- Brief:
A line qualifies if it holds the string "counts". Copy every qualifying line from the records.

[Opening Extracted records section]

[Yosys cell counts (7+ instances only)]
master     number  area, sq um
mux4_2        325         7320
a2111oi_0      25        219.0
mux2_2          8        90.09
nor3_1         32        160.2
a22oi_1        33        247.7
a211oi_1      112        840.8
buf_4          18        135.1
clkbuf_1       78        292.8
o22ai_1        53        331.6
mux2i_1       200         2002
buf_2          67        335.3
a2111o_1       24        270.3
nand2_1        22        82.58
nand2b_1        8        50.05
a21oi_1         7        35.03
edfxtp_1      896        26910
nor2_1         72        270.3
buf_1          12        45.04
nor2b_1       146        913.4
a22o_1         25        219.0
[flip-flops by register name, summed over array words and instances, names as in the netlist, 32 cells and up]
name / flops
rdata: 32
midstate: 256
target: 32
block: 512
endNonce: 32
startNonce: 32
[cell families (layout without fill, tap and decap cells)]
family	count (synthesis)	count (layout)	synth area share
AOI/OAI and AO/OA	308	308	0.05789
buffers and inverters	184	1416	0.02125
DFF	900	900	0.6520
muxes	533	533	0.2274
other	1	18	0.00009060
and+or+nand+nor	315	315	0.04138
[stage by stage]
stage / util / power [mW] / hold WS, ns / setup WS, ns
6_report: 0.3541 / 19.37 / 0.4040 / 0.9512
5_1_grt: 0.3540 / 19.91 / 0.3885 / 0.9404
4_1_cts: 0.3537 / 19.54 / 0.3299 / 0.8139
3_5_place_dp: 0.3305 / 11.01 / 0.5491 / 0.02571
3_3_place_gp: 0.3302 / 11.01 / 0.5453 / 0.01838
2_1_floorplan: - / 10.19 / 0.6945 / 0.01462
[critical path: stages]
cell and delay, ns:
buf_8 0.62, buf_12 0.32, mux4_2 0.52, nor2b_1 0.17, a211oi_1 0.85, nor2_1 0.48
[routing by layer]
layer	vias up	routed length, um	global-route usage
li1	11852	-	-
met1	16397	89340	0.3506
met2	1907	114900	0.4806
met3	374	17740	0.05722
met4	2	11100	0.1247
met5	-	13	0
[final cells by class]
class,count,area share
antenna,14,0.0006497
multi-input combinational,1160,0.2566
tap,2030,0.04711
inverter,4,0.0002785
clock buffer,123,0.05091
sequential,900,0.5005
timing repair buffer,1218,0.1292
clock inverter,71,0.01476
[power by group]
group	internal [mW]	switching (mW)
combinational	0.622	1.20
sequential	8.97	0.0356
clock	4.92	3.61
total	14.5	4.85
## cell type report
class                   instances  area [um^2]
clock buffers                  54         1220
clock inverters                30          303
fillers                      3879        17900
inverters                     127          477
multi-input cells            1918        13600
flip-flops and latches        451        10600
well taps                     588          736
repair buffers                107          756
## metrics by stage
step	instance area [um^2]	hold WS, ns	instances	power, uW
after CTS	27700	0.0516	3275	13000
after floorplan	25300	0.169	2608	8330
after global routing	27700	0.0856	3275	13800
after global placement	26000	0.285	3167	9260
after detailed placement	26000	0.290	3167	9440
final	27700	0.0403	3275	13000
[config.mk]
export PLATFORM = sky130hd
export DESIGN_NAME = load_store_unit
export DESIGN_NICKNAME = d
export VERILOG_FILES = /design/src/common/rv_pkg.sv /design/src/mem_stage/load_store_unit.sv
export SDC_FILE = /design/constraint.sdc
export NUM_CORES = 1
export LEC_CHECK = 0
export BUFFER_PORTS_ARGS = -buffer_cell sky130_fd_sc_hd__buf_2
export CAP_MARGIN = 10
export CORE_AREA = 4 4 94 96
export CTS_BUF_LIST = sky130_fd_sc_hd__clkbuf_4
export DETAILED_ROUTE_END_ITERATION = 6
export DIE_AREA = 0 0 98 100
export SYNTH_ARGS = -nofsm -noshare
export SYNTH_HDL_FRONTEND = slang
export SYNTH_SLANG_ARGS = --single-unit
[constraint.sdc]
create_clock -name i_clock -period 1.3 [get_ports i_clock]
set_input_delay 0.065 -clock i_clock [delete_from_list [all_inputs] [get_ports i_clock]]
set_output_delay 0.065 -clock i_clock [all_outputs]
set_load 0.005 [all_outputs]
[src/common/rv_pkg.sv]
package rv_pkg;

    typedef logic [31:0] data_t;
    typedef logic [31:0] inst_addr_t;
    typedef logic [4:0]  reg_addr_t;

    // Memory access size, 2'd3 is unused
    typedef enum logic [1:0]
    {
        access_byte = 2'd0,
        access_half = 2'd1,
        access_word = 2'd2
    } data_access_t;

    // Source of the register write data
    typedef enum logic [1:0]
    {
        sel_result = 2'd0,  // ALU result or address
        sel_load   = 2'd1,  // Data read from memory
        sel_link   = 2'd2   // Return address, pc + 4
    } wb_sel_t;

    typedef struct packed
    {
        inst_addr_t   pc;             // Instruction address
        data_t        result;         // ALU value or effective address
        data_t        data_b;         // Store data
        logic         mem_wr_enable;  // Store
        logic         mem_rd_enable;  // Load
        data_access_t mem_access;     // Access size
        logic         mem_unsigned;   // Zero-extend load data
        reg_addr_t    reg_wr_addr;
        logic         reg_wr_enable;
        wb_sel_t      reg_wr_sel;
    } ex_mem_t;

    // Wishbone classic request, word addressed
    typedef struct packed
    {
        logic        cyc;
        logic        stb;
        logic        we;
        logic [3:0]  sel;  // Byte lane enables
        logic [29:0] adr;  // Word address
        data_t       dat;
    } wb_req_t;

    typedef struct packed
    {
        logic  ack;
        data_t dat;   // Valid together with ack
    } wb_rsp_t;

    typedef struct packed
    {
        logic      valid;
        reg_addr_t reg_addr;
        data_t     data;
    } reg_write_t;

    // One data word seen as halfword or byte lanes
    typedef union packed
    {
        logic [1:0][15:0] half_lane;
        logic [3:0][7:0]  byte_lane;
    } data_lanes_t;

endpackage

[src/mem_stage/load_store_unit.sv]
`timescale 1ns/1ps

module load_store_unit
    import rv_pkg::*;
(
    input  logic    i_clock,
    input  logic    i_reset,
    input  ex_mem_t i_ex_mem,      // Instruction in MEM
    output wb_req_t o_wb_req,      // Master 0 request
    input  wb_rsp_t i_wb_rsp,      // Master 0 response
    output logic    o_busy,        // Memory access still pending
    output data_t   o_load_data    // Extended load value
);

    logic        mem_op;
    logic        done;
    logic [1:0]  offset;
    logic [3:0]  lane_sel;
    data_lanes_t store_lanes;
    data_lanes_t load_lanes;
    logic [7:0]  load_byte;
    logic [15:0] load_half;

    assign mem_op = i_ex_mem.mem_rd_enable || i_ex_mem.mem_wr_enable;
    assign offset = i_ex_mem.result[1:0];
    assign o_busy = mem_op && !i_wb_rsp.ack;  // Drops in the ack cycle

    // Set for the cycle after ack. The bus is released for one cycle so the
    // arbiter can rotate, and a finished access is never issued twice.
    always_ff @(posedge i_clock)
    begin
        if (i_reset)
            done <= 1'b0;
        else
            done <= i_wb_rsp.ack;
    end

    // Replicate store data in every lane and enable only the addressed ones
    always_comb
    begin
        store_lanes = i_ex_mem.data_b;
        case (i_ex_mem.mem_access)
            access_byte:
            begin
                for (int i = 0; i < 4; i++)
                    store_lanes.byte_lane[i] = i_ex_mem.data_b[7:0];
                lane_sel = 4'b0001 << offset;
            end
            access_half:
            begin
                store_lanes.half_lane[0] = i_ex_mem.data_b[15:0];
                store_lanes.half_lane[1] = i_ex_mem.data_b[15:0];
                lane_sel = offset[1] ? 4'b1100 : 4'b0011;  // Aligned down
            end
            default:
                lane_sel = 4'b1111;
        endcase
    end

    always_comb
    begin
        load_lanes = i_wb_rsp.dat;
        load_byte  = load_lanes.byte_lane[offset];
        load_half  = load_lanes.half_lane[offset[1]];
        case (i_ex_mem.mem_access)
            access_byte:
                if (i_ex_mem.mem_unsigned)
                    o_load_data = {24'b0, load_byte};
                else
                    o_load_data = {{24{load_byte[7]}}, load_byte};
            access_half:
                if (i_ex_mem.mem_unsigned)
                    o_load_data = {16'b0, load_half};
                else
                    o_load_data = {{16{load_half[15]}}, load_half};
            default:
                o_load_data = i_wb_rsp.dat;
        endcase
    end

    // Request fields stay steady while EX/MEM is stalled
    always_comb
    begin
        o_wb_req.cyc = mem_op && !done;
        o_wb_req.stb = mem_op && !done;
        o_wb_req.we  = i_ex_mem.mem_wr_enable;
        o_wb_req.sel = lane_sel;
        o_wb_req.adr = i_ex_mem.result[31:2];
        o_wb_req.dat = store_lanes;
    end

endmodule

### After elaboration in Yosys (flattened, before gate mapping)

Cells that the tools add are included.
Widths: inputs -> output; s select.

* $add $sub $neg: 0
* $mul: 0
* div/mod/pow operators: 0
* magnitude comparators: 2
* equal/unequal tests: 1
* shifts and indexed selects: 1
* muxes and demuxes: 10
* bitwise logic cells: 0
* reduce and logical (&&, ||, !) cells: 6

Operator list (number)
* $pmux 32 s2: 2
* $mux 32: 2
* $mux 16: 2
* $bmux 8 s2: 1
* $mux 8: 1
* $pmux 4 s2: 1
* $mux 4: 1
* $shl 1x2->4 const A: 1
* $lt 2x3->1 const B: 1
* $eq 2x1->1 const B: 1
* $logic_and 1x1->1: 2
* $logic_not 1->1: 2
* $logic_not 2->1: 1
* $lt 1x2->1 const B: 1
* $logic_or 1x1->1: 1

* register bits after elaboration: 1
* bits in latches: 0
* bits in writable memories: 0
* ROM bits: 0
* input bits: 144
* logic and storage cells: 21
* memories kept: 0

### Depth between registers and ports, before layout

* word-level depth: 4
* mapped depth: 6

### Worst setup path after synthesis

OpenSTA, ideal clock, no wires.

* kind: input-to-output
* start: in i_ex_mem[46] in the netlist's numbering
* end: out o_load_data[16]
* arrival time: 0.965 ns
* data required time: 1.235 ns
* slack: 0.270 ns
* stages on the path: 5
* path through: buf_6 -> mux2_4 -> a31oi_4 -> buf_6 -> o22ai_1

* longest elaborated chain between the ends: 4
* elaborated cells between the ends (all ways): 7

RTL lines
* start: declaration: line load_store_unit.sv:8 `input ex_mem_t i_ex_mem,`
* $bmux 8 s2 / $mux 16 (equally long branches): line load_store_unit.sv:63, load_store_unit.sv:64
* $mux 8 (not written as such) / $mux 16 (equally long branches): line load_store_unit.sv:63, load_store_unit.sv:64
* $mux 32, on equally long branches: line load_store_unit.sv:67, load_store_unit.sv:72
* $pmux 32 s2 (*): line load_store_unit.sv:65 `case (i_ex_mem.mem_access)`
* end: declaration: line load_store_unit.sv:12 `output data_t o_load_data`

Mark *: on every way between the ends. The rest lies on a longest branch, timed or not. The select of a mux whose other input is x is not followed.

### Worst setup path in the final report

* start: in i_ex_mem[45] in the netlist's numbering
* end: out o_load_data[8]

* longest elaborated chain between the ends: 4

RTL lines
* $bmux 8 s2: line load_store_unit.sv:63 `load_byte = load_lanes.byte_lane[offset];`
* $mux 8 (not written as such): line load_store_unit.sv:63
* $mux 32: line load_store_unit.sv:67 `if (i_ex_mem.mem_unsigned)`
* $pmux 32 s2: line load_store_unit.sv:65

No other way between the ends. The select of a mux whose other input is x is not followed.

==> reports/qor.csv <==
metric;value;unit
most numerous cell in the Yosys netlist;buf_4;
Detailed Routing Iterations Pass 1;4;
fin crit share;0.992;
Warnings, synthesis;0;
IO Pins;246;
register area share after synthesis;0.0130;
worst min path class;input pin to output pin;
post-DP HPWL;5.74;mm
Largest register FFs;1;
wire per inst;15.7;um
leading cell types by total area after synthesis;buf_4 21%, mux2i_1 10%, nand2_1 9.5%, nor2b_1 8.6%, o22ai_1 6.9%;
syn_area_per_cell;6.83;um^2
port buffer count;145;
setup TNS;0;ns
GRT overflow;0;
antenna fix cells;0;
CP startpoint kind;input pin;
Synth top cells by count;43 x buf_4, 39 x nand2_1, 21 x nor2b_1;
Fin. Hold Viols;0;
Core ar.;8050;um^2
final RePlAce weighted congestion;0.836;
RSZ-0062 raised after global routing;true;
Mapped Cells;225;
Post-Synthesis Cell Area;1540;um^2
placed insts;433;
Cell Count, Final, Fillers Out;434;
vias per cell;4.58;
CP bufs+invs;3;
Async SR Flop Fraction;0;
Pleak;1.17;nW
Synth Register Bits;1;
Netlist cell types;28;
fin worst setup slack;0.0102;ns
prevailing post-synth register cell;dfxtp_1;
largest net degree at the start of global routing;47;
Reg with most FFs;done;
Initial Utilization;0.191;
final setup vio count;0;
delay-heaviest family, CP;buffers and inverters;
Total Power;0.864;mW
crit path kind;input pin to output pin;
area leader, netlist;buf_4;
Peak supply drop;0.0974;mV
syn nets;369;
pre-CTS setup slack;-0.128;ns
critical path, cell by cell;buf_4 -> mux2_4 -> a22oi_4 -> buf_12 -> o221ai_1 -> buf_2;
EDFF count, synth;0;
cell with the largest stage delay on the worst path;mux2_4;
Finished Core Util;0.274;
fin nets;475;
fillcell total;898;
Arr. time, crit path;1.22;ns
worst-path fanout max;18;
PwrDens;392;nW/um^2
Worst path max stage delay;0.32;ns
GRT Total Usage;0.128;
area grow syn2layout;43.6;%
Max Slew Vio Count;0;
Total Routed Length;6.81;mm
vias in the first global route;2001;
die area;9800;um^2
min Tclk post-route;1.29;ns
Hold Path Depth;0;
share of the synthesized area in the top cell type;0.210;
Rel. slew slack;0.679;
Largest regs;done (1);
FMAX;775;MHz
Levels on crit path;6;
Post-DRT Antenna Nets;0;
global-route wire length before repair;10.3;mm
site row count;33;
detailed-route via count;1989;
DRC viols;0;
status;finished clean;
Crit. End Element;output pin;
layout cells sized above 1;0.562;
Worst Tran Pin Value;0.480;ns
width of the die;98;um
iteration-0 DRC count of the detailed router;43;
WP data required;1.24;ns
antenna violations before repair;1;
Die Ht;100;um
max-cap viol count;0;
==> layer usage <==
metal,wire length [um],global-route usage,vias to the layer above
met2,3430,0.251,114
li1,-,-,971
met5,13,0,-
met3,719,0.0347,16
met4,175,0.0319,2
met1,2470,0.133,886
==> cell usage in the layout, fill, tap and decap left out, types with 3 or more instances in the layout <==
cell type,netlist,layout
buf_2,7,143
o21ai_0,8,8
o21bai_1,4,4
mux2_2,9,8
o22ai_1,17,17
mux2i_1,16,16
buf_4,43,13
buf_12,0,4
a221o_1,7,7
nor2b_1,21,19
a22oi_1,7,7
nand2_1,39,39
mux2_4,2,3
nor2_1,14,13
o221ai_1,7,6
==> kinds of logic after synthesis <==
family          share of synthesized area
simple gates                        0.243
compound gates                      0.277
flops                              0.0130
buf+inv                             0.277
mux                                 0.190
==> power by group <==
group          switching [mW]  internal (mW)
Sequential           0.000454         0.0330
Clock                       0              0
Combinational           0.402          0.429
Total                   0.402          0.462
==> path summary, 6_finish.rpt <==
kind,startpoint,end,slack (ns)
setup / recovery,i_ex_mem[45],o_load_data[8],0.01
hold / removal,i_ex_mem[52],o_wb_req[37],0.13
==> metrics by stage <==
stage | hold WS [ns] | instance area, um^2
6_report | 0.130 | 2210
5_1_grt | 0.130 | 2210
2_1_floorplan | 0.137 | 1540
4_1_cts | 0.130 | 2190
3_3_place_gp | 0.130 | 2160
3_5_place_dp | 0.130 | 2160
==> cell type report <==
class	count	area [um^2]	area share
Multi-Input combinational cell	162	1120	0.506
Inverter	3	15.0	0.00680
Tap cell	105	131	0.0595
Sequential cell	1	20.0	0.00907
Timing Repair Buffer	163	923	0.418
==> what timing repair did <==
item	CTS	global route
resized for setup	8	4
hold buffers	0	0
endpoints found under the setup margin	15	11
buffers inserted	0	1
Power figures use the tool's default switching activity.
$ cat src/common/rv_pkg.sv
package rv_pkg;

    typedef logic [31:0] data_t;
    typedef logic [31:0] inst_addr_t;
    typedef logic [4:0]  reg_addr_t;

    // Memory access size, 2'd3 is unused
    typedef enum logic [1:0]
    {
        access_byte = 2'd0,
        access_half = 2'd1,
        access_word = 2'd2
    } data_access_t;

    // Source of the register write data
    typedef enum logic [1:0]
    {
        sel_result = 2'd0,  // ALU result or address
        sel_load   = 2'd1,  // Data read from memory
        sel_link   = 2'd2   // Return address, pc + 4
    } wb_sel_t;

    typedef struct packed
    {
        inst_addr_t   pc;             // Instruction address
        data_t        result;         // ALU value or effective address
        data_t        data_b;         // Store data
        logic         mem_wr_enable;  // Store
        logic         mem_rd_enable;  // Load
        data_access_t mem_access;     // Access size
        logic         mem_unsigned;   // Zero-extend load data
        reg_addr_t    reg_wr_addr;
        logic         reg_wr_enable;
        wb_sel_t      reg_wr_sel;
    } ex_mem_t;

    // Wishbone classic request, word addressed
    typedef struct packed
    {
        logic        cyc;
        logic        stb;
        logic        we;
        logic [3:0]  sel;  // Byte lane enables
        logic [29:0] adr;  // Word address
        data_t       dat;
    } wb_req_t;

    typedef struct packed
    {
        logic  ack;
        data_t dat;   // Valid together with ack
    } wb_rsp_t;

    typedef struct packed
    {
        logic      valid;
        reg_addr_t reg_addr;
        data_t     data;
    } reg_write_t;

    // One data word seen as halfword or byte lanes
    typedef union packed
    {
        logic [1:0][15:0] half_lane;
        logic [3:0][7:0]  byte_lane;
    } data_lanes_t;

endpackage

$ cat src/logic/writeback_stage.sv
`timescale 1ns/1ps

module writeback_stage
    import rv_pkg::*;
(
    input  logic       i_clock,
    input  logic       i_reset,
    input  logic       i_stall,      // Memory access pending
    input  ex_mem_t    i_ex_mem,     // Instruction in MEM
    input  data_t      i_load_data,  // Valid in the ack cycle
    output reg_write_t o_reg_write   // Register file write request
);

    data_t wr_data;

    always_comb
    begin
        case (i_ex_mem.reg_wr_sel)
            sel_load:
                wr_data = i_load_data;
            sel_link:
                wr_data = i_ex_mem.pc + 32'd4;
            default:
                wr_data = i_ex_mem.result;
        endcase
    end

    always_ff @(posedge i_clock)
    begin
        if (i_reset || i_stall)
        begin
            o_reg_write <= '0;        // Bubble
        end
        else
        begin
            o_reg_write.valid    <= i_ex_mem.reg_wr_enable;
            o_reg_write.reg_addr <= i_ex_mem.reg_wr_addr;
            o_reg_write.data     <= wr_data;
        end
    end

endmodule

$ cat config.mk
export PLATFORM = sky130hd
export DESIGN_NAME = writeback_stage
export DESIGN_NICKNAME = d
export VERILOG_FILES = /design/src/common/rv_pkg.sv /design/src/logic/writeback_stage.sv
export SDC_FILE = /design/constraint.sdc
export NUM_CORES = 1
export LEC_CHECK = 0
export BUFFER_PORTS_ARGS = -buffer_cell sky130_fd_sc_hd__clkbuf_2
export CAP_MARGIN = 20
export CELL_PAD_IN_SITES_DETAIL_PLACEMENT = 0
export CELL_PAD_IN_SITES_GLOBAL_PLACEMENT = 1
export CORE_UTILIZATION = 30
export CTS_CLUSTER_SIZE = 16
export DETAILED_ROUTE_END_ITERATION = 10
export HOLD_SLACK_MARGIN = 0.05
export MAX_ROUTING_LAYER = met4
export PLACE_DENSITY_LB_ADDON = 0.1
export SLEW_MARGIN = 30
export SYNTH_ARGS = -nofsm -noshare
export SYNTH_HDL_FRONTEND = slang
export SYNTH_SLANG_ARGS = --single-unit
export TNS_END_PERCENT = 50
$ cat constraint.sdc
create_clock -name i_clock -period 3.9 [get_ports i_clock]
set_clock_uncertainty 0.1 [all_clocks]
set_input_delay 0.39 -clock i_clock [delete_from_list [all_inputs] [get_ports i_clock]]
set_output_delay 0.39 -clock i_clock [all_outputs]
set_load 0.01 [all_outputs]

[Closing Extracted records section]
[Opening Extracted records section]

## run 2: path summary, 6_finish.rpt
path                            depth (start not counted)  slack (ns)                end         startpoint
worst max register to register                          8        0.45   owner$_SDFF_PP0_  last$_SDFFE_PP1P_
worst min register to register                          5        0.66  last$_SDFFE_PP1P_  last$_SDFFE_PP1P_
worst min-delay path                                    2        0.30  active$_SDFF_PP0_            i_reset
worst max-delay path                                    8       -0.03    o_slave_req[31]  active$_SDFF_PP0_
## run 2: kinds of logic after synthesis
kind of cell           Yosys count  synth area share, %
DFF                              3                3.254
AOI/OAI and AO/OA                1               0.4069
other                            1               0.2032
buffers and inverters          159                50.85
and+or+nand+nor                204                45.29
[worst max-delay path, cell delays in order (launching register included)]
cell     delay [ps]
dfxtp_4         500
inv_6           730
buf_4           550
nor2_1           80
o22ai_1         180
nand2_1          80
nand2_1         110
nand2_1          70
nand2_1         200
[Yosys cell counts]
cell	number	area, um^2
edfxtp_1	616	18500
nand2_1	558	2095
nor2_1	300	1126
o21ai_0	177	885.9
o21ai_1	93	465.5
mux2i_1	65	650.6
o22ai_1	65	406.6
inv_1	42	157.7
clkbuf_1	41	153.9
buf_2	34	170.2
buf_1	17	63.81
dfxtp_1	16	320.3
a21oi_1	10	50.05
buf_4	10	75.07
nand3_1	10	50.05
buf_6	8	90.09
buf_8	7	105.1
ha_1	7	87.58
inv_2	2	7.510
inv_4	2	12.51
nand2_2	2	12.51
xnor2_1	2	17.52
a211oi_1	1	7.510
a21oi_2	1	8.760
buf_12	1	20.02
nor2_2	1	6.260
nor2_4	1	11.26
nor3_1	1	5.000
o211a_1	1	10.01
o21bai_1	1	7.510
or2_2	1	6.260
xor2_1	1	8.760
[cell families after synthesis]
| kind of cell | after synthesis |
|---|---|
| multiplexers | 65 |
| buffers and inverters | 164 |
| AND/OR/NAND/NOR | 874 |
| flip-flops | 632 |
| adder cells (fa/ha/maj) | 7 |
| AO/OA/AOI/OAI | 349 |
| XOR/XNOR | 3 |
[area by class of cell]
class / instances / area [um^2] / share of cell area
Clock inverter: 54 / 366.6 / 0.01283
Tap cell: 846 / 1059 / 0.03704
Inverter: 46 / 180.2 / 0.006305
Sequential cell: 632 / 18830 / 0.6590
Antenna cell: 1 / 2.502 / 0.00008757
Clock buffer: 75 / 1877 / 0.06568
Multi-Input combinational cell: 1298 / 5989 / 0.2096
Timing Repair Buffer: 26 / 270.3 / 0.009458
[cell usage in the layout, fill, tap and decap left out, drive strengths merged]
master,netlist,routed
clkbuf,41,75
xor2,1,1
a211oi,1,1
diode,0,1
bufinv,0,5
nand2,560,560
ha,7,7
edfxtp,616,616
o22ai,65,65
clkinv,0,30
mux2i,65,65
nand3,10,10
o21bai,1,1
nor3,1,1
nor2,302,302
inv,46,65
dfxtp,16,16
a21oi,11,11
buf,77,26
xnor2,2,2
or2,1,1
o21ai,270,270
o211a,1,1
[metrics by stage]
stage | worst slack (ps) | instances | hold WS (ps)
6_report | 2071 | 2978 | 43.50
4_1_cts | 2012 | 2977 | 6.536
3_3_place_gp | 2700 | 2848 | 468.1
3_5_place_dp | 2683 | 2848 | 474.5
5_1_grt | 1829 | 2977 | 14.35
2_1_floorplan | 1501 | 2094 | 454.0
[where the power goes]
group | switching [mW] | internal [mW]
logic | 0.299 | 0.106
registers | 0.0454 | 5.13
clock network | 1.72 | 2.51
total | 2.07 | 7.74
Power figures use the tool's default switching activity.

[Closing Extracted records section]

- Task output:
[Yosys cell counts (7+ instances only)]
[Yosys cell counts]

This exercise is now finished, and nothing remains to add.